• Exercise
Among the entries below, find how many lines carry the word "drop" and state only that figure.

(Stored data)
## config.mk

```make
export PLATFORM = sky130hd
export DESIGN_NAME = osc_trim_ctrl
export DESIGN_NICKNAME = d
export VERILOG_FILES = /design/src/rtl/osc_trim_pkg.sv /design/src/rtl/osc_ref_event.sv /design/src/rtl/osc_err_counter.sv /design/src/rtl/osc_trim_adj.sv /design/src/rtl/osc_trim_ctrl.sv
export SDC_FILE = /design/constraint.sdc
export NUM_CORES = 1
export LEC_CHECK = 0
export BUFFER_PORTS_ARGS = -buffer_cell sky130_fd_sc_hd__buf_4
export CAP_MARGIN = 20
export CORE_MARGIN = 2
export CORE_UTILIZATION = 56
export CTS_CLUSTER_DIAMETER = 40
export CTS_CLUSTER_SIZE = 24
export DETAILED_ROUTE_END_ITERATION = 6
export PLACE_DENSITY = 0.75
export SYNTH_ARGS = -nofsm -noshare
export SYNTH_HDL_FRONTEND = slang
export SYNTH_SLANG_ARGS = --single-unit
```

## constraint.sdc

```tcl
create_clock -name clk -period 13.3 [get_ports clk]
set_input_delay 1.995 -clock clk [delete_from_list [all_inputs] [get_ports clk]]
set_output_delay 1.995 -clock clk [all_outputs]
set_load 0.02 [all_outputs]
```

## src/rtl/osc_trim_pkg.sv

```systemverilog
package osc_trim_pkg;
  typedef enum logic [1:0] {
    TIER_OK   = 2'd0,
    TIER_WARN = 2'd1,
    TIER_ERR  = 2'd2
  } tier_e;

  localparam logic [1:0] ADDR_CTRL = 2'd0;
  localparam logic [1:0] ADDR_CFG  = 2'd1;
  localparam logic [1:0] ADDR_STAT = 2'd2;
  localparam logic [1:0] ADDR_CLR  = 2'd3;

  localparam int CTRL_EN       = 0;
  localparam int CTRL_AUTO     = 1;
  localparam int CTRL_SWSYNC   = 2;
  localparam int CTRL_IE_LSB   = 4;
  localparam int CTRL_TRIM_LSB = 8;

  localparam int ST_OK    = 0;
  localparam int ST_WARN  = 1;
  localparam int ST_ERR   = 2;
  localparam int ST_ESYNC = 3;
  localparam int ST_SERR  = 4;
  localparam int ST_MISS  = 5;
  localparam int ST_OVF   = 6;
  localparam int ST_DIR   = 7;
  localparam int ST_CAP   = 16;
endpackage

```

## src/rtl/osc_ref_event.sv

```systemverilog
module osc_ref_event #(
  parameter int NSRC  = 3,
  parameter int SEL_W = 2,
  parameter int DIV_W = 3
) (
  input  logic             clk,
  input  logic             rst_n,
  input  logic             en,
  input  logic [NSRC-1:0]  ref_in,
  input  logic [SEL_W-1:0] src_sel,
  input  logic             fall_pol,
  input  logic [DIV_W-1:0] div_exp,
  input  logic             sw_sync,
  output logic             evt
);
  localparam int PRE_W = (1 << DIV_W) - 1;

  logic             sel_bit;
  logic [2:0]       sync_q;
  logic [PRE_W-1:0] pre_q;
  logic [PRE_W-1:0] pre_last;
  logic             lvl_now, lvl_prev, active, pin_evt;

  always_comb begin
    sel_bit = 1'b0;
    for (int i = 0; i < NSRC; i++) begin
      if (src_sel == SEL_W'(i)) sel_bit = ref_in[i];
    end
  end

  always_ff @(posedge clk or negedge rst_n) begin
    if (!rst_n) sync_q <= '0;
    else        sync_q <= {sync_q[1:0], sel_bit};
  end

  assign lvl_now  = sync_q[1] ^ fall_pol;
  assign lvl_prev = sync_q[2] ^ fall_pol;
  assign active   = lvl_now & ~lvl_prev;
  assign pre_last = PRE_W'((1 << div_exp) - 1);
  assign pin_evt  = active && (pre_q == pre_last);

  always_ff @(posedge clk or negedge rst_n) begin
    if (!rst_n)      pre_q <= '0;
    else if (!en)    pre_q <= '0;
    else if (active) pre_q <= pin_evt ? '0 : pre_q + 1'b1;
  end

  assign evt = en & (pin_evt | sw_sync);
endmodule

```

## src/rtl/osc_err_counter.sv

```systemverilog
module osc_err_counter
  import osc_trim_pkg::*;
#(
  parameter int CNT_W = 16,
  parameter int LIM_W = 8
) (
  input  logic             clk,
  input  logic             rst_n,
  input  logic             en,
  input  logic             evt,
  input  logic [CNT_W-1:0] reload,
  input  logic [LIM_W-1:0] limit,
  output logic             eval_o,
  output tier_e            tier_o,
  output logic             slow_o,
  output logic             esync_o,
  output logic             miss_o,
  output logic [CNT_W-1:0] cap_o,
  output logic             dir_o,
  output logic             down_o
);
  localparam int L3_W  = LIM_W + 2;
  localparam int CMP_W = (CNT_W > L3_W) ? CNT_W : L3_W;

  logic [CNT_W-1:0] cnt_q;
  logic             down_q, lost_q;
  logic [L3_W-1:0]  lim3;
  logic [CMP_W-1:0] cnt_x, lim_x, lim3_x;
  logic             at_zero, past_win;

  assign lim3     = ({2'b00, limit} << 1) + {2'b00, limit};
  assign cnt_x    = CMP_W'(cnt_q);
  assign lim_x    = CMP_W'(limit);
  assign lim3_x   = CMP_W'(lim3);
  assign at_zero  = (cnt_q == '0);
  assign past_win = (cnt_x >= lim3_x);

  assign eval_o  = en & evt & ~lost_q;
  assign esync_o = en & ~evt & ~lost_q & down_q & at_zero;
  assign miss_o  = en & ~evt & ~lost_q & ~down_q & past_win;
  assign slow_o  = down_q;
  assign down_o  = down_q;

  always_comb begin
    if (cnt_x < lim_x)       tier_o = TIER_OK;
    else if (cnt_x < lim3_x) tier_o = TIER_WARN;
    else                     tier_o = TIER_ERR;
  end

  always_ff @(posedge clk or negedge rst_n) begin
    if (!rst_n) begin
      cnt_q  <= '0;
      down_q <= 1'b1;
      lost_q <= 1'b0;
      cap_o  <= '0;
      dir_o  <= 1'b0;
    end else if (!en) begin
      cnt_q  <= reload;
      down_q <= 1'b1;
      lost_q <= 1'b0;
    end else if (evt) begin
      if (!lost_q) begin
        cap_o <= cnt_q;
        dir_o <= down_q;
      end
      cnt_q  <= reload;
      down_q <= 1'b1;
      lost_q <= 1'b0;
    end else if (!lost_q) begin
      if (down_q) begin
        if (at_zero) begin
          down_q <= 1'b0;
          cnt_q  <= CNT_W'(1);
        end else begin
          cnt_q <= cnt_q - 1'b1;
        end
      end else if (past_win) begin
        lost_q <= 1'b1;
      end else begin
        cnt_q <= cnt_q + 1'b1;
      end
    end
  end
endmodule

```

## src/rtl/osc_trim_adj.sv

```systemverilog
module osc_trim_adj
  import osc_trim_pkg::*;
#(
  parameter int TRIM_W = 6
) (
  input  logic              clk,
  input  logic              rst_n,
  input  logic              auto_en,
  input  logic              eval,
  input  tier_e             tier,
  input  logic              slow,
  input  logic              sw_we,
  input  logic [TRIM_W-1:0] sw_val,
  output logic [TRIM_W-1:0] trim_q,
  output logic              ovf_set
);
  localparam int SUM_W = TRIM_W + 2;
  localparam logic [TRIM_W-1:0] TRIM_RST = TRIM_W'(1 << (TRIM_W - 1));
  localparam logic [SUM_W-1:0]  TRIM_MAX = SUM_W'((1 << TRIM_W) - 1);

  logic [1:0]        step;
  logic [SUM_W-1:0]  wide, up_sum;
  logic [TRIM_W-1:0] nxt;
  logic              clamp;

  always_comb begin
    case (tier)
      TIER_WARN: step = 2'd1;
      TIER_ERR:  step = 2'd2;
      default:   step = 2'd0;
    endcase
  end

  assign wide   = SUM_W'(trim_q);
  assign up_sum = wide + SUM_W'(step);

  always_comb begin
    clamp = 1'b0;
    nxt   = trim_q;
    if (slow) begin
      if (up_sum > TRIM_MAX) begin
        clamp = 1'b1;
        nxt   = TRIM_MAX[TRIM_W-1:0];
      end else begin
        nxt = up_sum[TRIM_W-1:0];
      end
    end else begin
      if (wide < SUM_W'(step)) begin
        clamp = 1'b1;
        nxt   = '0;
      end else begin
        nxt = trim_q - TRIM_W'(step);
      end
    end
  end

  assign ovf_set = auto_en & eval & clamp;

  always_ff @(posedge clk or negedge rst_n) begin
    if (!rst_n)               trim_q <= TRIM_RST;
    else if (auto_en && eval) trim_q <= nxt;
    else if (sw_we && !auto_en) trim_q <= sw_val;
  end
endmodule

```

## src/rtl/osc_trim_ctrl.sv

```systemverilog
module osc_trim_ctrl
  import osc_trim_pkg::*;
#(
  parameter int CNT_W      = 16,
  parameter int LIM_W      = 8,
  parameter int TRIM_W     = 6,
  parameter int DIV_W      = 3,
  parameter int NSRC       = 3,
  parameter int SEL_W      = 2,
  parameter int RELOAD_RST = 'hBB7F,
  parameter int LIMIT_RST  = 'h22,
  parameter int SRC_RST    = 2
) (
  input  logic              clk,
  input  logic              rst_n,
  input  logic              bus_we,
  input  logic [1:0]        bus_addr,
  input  logic [31:0]       bus_wdata,
  output logic [31:0]       bus_rdata,
  input  logic [NSRC-1:0]   ref_in,
  output logic [TRIM_W-1:0] trim_code,
  output logic              irq_ok,
  output logic              irq_warn,
  output logic              irq_err,
  output logic              irq_esync
);
  localparam int LIM_LSB = CNT_W;
  localparam int DIV_LSB = LIM_LSB + LIM_W;
  localparam int SRC_LSB = DIV_LSB + DIV_W;
  localparam int POL_BIT = SRC_LSB + SEL_W;
  localparam int CFG_W   = POL_BIT + 1;
  localparam logic [CFG_W-1:0] CFG_RST =
    (CFG_W'(SRC_RST) << SRC_LSB) | (CFG_W'(LIMIT_RST) << LIM_LSB) | CFG_W'(RELOAD_RST);

  logic             cnt_en_q, auto_q;
  logic [3:0]       ie_q;
  logic [CFG_W-1:0] cfg_q;
  logic             wr_ctrl, wr_cfg, sw_sync;
  logic [3:0]       clr;
  logic             evt, eval, slow, esync_set, miss_set, ovf_set, cnt_down;
  tier_e            tier;
  logic [CNT_W-1:0] cap_q;
  logic             dir_q;
  logic             f_ok, f_warn, f_esync, f_serr, f_miss, f_ovf, f_err;
  logic             unused_wdata;

  assign wr_ctrl = bus_we && (bus_addr == ADDR_CTRL);
  assign wr_cfg  = bus_we && (bus_addr == ADDR_CFG);
  assign sw_sync = wr_ctrl && bus_wdata[CTRL_SWSYNC];
  assign clr     = (bus_we && (bus_addr == ADDR_CLR)) ? bus_wdata[3:0] : 4'b0000;
  assign unused_wdata = ^bus_wdata[31:CFG_W];

  always_ff @(posedge clk or negedge rst_n) begin
    if (!rst_n) begin
      cnt_en_q <= 1'b0;
      auto_q   <= 1'b0;
      ie_q     <= '0;
      cfg_q    <= CFG_RST;
    end else begin
      if (wr_ctrl) begin
        cnt_en_q <= bus_wdata[CTRL_EN];
        auto_q   <= bus_wdata[CTRL_AUTO];
        ie_q     <= bus_wdata[CTRL_IE_LSB +: 4];
      end
      if (wr_cfg && !cnt_en_q) cfg_q <= bus_wdata[CFG_W-1:0];
    end
  end

  osc_ref_event #(.NSRC(NSRC), .SEL_W(SEL_W), .DIV_W(DIV_W)) u_ref (
    .clk      (clk),
    .rst_n    (rst_n),
    .en       (cnt_en_q),
    .ref_in   (ref_in),
    .src_sel  (cfg_q[SRC_LSB +: SEL_W]),
    .fall_pol (cfg_q[POL_BIT]),
    .div_exp  (cfg_q[DIV_LSB +: DIV_W]),
    .sw_sync  (sw_sync),
    .evt      (evt)
  );

  osc_err_counter #(.CNT_W(CNT_W), .LIM_W(LIM_W)) u_cnt (
    .clk     (clk),
    .rst_n   (rst_n),
    .en      (cnt_en_q),
    .evt     (evt),
    .reload  (cfg_q[0 +: CNT_W]),
    .limit   (cfg_q[LIM_LSB +: LIM_W]),
    .eval_o  (eval),
    .tier_o  (tier),
    .slow_o  (slow),
    .esync_o (esync_set),
    .miss_o  (miss_set),
    .cap_o   (cap_q),
    .dir_o   (dir_q),
    .down_o  (cnt_down)
  );

  osc_trim_adj #(.TRIM_W(TRIM_W)) u_trim (
    .clk     (clk),
    .rst_n   (rst_n),
    .auto_en (auto_q),
    .eval    (eval),
    .tier    (tier),
    .slow    (slow),
    .sw_we   (wr_ctrl),
    .sw_val  (bus_wdata[CTRL_TRIM_LSB +: TRIM_W]),
    .trim_q  (trim_code),
    .ovf_set (ovf_set)
  );

  always_ff @(posedge clk or negedge rst_n) begin
    if (!rst_n) begin
      f_ok    <= 1'b0;
      f_warn  <= 1'b0;
      f_esync <= 1'b0;
      f_serr  <= 1'b0;
      f_miss  <= 1'b0;
      f_ovf   <= 1'b0;
    end else begin
      f_ok    <= (eval && tier == TIER_OK)   | (f_ok    & ~clr[0]);
      f_warn  <= (eval && tier == TIER_WARN) | (f_warn  & ~clr[1]);
      f_serr  <= (eval && tier == TIER_ERR)  | (f_serr  & ~clr[2]);
      f_miss  <= miss_set                    | (f_miss  & ~clr[2]);
      f_ovf   <= ovf_set                     | (f_ovf   & ~clr[2]);
      f_esync <= esync_set                   | (f_esync & ~clr[3]);
    end
  end

  assign f_err     = f_serr | f_miss | f_ovf;
  assign irq_ok    = f_ok    & ie_q[0];
  assign irq_warn  = f_warn  & ie_q[1];
  assign irq_err   = f_err   & ie_q[2];
  assign irq_esync = f_esync & ie_q[3];

  always_comb begin
    bus_rdata = '0;
    case (bus_addr)
      ADDR_CTRL: begin
        bus_rdata[CTRL_EN]                    = cnt_en_q;
        bus_rdata[CTRL_AUTO]                  = auto_q;
        bus_rdata[CTRL_IE_LSB +: 4]           = ie_q;
        bus_rdata[CTRL_TRIM_LSB +: TRIM_W]    = trim_code;
      end
      ADDR_CFG:  bus_rdata[CFG_W-1:0] = cfg_q;
      ADDR_STAT: begin
        bus_rdata[ST_OK]            = f_ok;
        bus_rdata[ST_WARN]          = f_warn;
        bus_rdata[ST_ERR]           = f_err;
        bus_rdata[ST_ESYNC]         = f_esync;
        bus_rdata[ST_SERR]          = f_serr;
        bus_rdata[ST_MISS]          = f_miss;
        bus_rdata[ST_OVF]           = f_ovf;
        bus_rdata[ST_DIR]           = dir_q;
        bus_rdata[ST_CAP +: CNT_W]  = cap_q;
      end
      default: bus_rdata = '0;
    endcase
  end
endmodule

```

==> results by group <==
Floorplan
  • Die H: 111 um
  • Die Width: 111 um
  • Core Area: 0.0113 sq mm
  • Row count: 39
  • I/O pins: 82
  • Die area: 0.0123 sq mm
  • Initial core utilization: 0.567

Layout
  • Final std cells w/o fill: 852
  • Layout cell share with drive strength beyond 1: 0.283
  • Fill cells: 937
  • Fin nets: 785
  • Area growth syn-to-layout: 14.6%
  • Antenna cells: 0

Worst setup path
  • CP Data Arrival Time: 3.63 ns
  • Critical setup path kind: input pin to primary output
  • WP data required: 11.31 ns
  • CP endpoint: bus_rdata[2]
  • R2R Setup Slk: 7.76 ns
  • Crit Path Max Fanout: 24
  • Startpoint Class: input pin
  • Worst R2R Path Depth: 22
  • Worst r2r src: cfg_q[16]
  • RR Endpoint: u_trim.trim_q[5]
  • Type of destination of the critical path: primary output
  • CP startpoint: bus_addr[0]

Power and ir drop
  • Worst VDD drop: 0.104 mV
  • PwrDens: 185 mW/mm^2
  • Pleak: 3.19 nW

STA
  • Endpoints failing setup: 0
  • Unrepaired setup endpoints after global routing: no
  • Final period demand of the worst path: 5.62 ns
  • Relative slew slack: 0.336
  • Worst slew pin tran: 0.996 ns
  • Setup_tns: 0 ns
  • Count of final hold-check violations: 0
  • Pins Over Slew Limit: 0
  • Fmax: 178 MHz
  • Max Clock Skew: 0.00856 ns
  • Period Utilization, post-route: 0.423

Routing
  • DRT antenna net count: 0
  • WL/cell: 19.4 um
  • DR iter-0 viols: 392
  • Via count: 5355
  • Remaining routing DRC violations: 0
  • Drt total wl: 16.5 mm
  • Vias/cell: 6.29
  • Drt pass-1 iters: 7

GRT
  • GRT Util Overall: 0.273
  • Antenna violations before repair: 0
  • Largest net degree at the start of global routing: 50
  • First-pass GRT wire length: 27.2 mm
  • Number of global-route vias before repair: 5226
  • Grt total ovfl: 0

Yosys
  • Post-synth top flop: dfrtp_1
  • Cell taking the most area after synthesis: dfrtp_1
  • Number of synthesized flops with an enable pin: 0
  • Post-synthesis async set-or-reset flop share: 1.00
  • Post-Synthesis Cells: 654
  • Ys Warns: 0
  • Cell Area, Synth: 0.00642 sq mm
  • Top-area cell type share of the netlist area: 0.292
  • Library cells used by synthesis: 65
  • #FFs+latches synth: 93
  • Synth area leaders: dfrtp_1 (29%), mux2_2 (13%), ha_1 (7.4%)
  • Syn avg cell area: 9.82 sq um
  • Post-synthesis net count: 735
  • Register area share after synthesis: 0.366

Clock network
  • Num CTS Buffers: 9
  • Post-CTS setup buffers: 0
  • CTS HTree Levels: 3
  • Reg clk slew, reported paths: 0.07 ns
  • Sink Count: 93
  • CTS tree: yes
  • Clock tree buffer depth: 2
  • Worst-Skew Late Latency: 0.35 ns
  • Post_cts resized: 0
  • Post-CTS Hold Buffers: 0
  • Clock Tree Root: clkbuf_16

Place
  • HPWL after DPL: 11.9 mm
  • I/O Buffers: 79
  • Placed Cells: 836
  • GP Congestion: 0.927

Job
  • Maxcap violations: 0

Hold path
  • Class of the worst hold path: flop to flop

Run status
  • Outcome: finished, final reports clean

• Response for this exercise
2